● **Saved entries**
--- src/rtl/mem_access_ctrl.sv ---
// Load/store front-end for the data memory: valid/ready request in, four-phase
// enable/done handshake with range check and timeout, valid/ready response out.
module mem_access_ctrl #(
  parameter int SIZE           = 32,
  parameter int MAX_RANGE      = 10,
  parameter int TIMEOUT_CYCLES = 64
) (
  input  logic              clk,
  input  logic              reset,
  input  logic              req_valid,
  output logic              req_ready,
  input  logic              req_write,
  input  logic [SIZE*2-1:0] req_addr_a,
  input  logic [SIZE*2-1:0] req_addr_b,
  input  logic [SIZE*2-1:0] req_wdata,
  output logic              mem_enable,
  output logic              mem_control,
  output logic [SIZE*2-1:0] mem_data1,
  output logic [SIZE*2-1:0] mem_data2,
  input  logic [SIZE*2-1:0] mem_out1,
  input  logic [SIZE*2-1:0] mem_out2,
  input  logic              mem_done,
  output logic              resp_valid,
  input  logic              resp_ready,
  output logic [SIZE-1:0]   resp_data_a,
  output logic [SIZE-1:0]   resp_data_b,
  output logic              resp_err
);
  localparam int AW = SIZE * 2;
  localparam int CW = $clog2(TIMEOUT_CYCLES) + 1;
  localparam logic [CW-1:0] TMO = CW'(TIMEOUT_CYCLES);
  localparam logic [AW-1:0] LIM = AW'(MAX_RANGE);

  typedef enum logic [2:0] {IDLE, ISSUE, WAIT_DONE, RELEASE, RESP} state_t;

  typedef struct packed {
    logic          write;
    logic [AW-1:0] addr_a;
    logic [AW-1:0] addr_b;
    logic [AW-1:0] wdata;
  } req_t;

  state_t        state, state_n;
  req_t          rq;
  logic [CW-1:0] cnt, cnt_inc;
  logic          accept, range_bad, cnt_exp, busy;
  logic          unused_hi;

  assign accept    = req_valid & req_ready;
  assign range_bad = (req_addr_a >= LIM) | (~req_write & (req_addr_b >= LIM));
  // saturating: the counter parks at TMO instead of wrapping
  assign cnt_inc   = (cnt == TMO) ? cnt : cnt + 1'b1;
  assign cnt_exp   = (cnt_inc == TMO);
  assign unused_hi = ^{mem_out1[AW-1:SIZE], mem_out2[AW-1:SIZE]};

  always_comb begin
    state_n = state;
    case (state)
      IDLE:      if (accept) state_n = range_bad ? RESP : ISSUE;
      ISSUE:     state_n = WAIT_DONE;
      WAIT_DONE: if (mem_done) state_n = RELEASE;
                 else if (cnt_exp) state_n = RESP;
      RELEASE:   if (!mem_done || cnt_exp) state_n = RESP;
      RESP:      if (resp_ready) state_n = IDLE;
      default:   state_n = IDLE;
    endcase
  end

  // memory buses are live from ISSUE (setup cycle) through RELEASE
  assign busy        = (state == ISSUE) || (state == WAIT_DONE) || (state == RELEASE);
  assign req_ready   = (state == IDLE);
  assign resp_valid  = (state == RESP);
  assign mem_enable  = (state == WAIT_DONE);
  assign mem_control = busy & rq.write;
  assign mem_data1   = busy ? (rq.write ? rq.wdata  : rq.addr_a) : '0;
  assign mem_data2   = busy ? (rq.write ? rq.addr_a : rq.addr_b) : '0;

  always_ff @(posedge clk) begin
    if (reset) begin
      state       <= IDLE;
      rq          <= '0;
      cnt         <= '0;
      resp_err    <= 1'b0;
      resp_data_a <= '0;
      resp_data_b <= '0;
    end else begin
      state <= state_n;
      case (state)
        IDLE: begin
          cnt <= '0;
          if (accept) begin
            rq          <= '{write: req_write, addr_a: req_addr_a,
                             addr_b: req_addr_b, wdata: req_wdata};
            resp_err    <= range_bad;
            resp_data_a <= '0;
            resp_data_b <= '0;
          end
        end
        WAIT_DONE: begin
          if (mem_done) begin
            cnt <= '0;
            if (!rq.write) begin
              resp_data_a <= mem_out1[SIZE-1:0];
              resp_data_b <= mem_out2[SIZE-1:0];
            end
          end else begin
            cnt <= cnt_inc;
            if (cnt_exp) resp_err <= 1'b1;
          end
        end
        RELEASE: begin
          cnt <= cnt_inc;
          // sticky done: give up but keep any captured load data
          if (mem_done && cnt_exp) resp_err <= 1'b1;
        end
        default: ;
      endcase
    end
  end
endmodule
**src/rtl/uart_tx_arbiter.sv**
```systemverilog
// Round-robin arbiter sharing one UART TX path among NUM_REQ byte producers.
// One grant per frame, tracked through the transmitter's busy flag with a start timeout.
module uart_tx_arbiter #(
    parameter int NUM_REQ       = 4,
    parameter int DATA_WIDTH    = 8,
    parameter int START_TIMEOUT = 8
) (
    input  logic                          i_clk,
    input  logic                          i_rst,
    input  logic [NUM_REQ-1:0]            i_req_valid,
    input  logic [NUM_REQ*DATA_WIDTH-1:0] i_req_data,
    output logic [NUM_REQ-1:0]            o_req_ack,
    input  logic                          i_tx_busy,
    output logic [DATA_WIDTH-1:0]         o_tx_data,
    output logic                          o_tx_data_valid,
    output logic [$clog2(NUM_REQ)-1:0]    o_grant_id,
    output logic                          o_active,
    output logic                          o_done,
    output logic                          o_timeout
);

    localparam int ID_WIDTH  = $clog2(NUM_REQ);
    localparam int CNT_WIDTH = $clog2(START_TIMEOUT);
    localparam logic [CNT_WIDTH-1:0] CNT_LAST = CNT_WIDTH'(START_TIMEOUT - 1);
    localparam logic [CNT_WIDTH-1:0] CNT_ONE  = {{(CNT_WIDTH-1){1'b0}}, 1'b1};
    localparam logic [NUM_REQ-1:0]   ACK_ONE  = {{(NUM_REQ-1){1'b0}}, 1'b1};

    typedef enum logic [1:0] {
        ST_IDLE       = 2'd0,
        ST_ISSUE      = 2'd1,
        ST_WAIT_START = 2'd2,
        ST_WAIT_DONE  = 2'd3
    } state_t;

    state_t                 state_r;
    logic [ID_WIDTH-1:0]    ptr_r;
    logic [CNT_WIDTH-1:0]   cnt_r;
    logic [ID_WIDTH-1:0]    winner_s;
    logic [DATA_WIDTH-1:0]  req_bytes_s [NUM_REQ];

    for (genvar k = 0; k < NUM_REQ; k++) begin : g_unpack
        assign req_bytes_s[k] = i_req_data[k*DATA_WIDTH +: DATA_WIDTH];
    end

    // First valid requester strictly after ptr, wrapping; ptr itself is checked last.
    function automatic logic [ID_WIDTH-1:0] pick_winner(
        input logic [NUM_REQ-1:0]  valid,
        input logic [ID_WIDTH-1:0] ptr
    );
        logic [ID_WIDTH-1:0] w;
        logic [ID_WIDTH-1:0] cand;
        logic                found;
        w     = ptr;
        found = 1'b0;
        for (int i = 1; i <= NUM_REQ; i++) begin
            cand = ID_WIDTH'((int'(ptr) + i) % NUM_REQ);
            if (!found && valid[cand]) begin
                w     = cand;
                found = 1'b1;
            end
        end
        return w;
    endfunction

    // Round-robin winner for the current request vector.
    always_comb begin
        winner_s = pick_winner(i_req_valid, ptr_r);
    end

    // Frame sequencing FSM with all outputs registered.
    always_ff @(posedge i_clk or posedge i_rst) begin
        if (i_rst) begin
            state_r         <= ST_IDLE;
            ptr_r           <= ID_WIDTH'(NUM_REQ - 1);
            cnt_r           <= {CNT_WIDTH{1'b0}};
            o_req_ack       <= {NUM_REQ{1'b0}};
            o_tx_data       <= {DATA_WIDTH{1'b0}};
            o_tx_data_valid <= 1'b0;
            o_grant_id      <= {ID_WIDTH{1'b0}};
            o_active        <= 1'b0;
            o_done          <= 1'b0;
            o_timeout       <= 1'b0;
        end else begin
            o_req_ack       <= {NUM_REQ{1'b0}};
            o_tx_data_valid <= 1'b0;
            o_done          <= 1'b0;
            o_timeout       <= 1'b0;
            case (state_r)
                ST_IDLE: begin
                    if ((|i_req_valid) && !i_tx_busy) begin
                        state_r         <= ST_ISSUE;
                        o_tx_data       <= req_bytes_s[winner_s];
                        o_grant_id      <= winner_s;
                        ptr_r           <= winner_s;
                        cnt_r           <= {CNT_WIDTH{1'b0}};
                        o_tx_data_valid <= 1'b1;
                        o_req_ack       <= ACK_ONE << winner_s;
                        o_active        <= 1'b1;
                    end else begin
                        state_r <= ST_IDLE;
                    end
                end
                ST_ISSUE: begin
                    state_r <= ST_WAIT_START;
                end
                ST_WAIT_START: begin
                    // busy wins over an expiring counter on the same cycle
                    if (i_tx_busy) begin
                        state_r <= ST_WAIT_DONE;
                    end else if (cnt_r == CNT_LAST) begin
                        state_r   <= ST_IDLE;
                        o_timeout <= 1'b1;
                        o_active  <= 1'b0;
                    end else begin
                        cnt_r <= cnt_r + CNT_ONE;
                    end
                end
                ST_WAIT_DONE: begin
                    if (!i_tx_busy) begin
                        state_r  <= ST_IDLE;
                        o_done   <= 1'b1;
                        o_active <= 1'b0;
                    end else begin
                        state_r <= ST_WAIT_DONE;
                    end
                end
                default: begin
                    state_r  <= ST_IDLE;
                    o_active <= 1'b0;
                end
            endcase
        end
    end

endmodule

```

==

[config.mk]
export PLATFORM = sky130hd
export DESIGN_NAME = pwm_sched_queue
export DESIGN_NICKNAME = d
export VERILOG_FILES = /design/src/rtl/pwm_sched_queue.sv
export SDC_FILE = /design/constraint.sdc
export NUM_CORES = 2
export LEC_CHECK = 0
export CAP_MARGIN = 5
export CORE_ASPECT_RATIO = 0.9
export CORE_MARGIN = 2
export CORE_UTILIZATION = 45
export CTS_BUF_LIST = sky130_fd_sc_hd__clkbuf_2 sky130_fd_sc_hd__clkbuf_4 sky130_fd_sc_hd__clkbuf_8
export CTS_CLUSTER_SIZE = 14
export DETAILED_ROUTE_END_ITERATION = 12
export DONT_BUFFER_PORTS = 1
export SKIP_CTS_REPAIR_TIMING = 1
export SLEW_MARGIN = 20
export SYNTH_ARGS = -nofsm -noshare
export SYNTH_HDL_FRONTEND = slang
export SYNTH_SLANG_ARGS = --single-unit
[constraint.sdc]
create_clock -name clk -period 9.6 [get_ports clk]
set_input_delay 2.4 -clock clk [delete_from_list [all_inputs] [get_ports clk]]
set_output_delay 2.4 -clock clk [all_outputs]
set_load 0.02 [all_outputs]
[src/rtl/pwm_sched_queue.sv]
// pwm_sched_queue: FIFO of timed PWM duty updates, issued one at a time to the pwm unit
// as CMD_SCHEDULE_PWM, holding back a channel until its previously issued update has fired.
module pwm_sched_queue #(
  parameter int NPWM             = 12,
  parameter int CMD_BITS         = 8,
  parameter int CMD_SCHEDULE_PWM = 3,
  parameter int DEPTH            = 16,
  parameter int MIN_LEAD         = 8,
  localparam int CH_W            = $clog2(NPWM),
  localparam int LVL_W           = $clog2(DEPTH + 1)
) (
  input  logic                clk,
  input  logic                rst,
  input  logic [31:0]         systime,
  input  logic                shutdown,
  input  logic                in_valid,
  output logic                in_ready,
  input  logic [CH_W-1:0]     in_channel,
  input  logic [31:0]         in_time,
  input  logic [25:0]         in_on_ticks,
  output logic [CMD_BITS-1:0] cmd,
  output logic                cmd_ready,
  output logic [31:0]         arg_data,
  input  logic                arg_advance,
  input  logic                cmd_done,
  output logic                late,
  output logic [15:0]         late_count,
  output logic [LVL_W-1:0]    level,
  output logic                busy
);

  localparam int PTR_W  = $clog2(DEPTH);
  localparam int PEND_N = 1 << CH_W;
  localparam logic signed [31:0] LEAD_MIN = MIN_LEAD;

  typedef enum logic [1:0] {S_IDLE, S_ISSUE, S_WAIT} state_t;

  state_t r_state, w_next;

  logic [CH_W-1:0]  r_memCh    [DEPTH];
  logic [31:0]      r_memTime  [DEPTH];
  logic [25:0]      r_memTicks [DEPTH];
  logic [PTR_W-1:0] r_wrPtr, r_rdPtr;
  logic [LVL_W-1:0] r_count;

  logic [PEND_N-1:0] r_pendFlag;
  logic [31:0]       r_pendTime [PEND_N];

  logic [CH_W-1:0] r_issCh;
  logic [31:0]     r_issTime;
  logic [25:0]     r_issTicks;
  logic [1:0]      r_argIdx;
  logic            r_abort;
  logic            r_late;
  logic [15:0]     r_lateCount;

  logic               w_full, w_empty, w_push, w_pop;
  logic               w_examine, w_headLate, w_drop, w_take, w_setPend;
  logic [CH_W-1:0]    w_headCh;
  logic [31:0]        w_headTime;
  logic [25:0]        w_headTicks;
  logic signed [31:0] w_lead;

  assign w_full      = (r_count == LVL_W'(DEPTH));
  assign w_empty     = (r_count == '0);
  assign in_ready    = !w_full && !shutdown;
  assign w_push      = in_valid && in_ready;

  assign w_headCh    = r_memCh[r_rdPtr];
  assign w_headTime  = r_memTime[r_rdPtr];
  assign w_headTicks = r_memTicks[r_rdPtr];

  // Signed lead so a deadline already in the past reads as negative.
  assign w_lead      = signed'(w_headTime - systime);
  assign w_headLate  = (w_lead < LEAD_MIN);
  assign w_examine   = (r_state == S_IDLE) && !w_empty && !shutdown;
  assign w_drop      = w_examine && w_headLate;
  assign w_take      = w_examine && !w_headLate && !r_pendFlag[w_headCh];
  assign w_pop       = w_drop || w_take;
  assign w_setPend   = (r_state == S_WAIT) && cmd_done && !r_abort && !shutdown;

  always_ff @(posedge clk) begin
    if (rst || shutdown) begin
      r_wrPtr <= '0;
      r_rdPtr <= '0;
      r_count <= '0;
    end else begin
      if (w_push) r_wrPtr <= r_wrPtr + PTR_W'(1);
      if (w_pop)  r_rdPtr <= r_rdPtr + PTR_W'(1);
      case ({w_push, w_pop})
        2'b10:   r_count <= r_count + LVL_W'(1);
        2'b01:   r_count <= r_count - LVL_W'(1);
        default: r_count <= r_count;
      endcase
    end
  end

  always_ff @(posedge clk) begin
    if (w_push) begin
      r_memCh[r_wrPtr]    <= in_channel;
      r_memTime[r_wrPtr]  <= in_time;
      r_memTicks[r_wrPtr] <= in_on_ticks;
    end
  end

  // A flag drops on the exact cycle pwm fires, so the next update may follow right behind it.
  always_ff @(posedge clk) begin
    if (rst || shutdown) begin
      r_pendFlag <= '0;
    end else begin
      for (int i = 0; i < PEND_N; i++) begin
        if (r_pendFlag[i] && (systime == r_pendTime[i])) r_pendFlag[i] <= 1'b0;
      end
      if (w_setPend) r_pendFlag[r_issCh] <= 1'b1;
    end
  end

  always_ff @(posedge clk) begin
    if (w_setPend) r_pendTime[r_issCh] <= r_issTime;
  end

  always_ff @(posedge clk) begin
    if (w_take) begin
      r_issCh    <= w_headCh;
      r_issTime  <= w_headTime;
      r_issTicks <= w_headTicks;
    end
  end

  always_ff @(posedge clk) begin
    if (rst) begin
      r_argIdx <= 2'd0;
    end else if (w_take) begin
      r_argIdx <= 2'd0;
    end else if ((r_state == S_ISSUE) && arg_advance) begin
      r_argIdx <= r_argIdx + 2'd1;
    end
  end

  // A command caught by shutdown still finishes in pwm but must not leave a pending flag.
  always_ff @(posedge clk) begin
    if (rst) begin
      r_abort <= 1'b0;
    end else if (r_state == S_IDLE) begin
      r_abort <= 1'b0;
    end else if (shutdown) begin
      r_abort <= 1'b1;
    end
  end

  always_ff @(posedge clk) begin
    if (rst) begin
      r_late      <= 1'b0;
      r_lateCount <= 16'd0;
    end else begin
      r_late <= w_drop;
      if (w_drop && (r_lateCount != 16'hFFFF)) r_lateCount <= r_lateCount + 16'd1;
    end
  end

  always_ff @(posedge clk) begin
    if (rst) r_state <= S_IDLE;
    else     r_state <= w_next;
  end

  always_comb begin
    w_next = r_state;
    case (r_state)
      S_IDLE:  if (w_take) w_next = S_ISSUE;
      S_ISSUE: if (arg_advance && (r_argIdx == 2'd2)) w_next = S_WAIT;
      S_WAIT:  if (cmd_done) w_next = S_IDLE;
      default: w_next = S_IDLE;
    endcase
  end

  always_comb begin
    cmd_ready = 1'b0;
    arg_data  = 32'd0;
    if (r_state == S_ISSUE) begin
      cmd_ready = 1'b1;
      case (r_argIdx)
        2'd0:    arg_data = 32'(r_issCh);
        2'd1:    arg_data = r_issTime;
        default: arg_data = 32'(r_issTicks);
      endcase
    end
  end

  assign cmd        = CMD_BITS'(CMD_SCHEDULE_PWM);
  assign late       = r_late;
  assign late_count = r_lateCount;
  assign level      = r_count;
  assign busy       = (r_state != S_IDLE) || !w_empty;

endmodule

● **What you have to do**
Every line above from the line with "if (rst) r_state <= S_IDLE;" to the line with "(cmd_done) w_next = S_IDLE;", inclusive, must be returned exactly; no other line belongs in the reply.

● **Exercise solution**
    if (rst) r_state <= S_IDLE;
    else     r_state <= w_next;
  end

  always_comb begin
    w_next = r_state;
    case (r_state)
      S_IDLE:  if (w_take) w_next = S_ISSUE;
      S_ISSUE: if (arg_advance && (r_argIdx == 2'd2)) w_next = S_WAIT;
      S_WAIT:  if (cmd_done) w_next = S_IDLE;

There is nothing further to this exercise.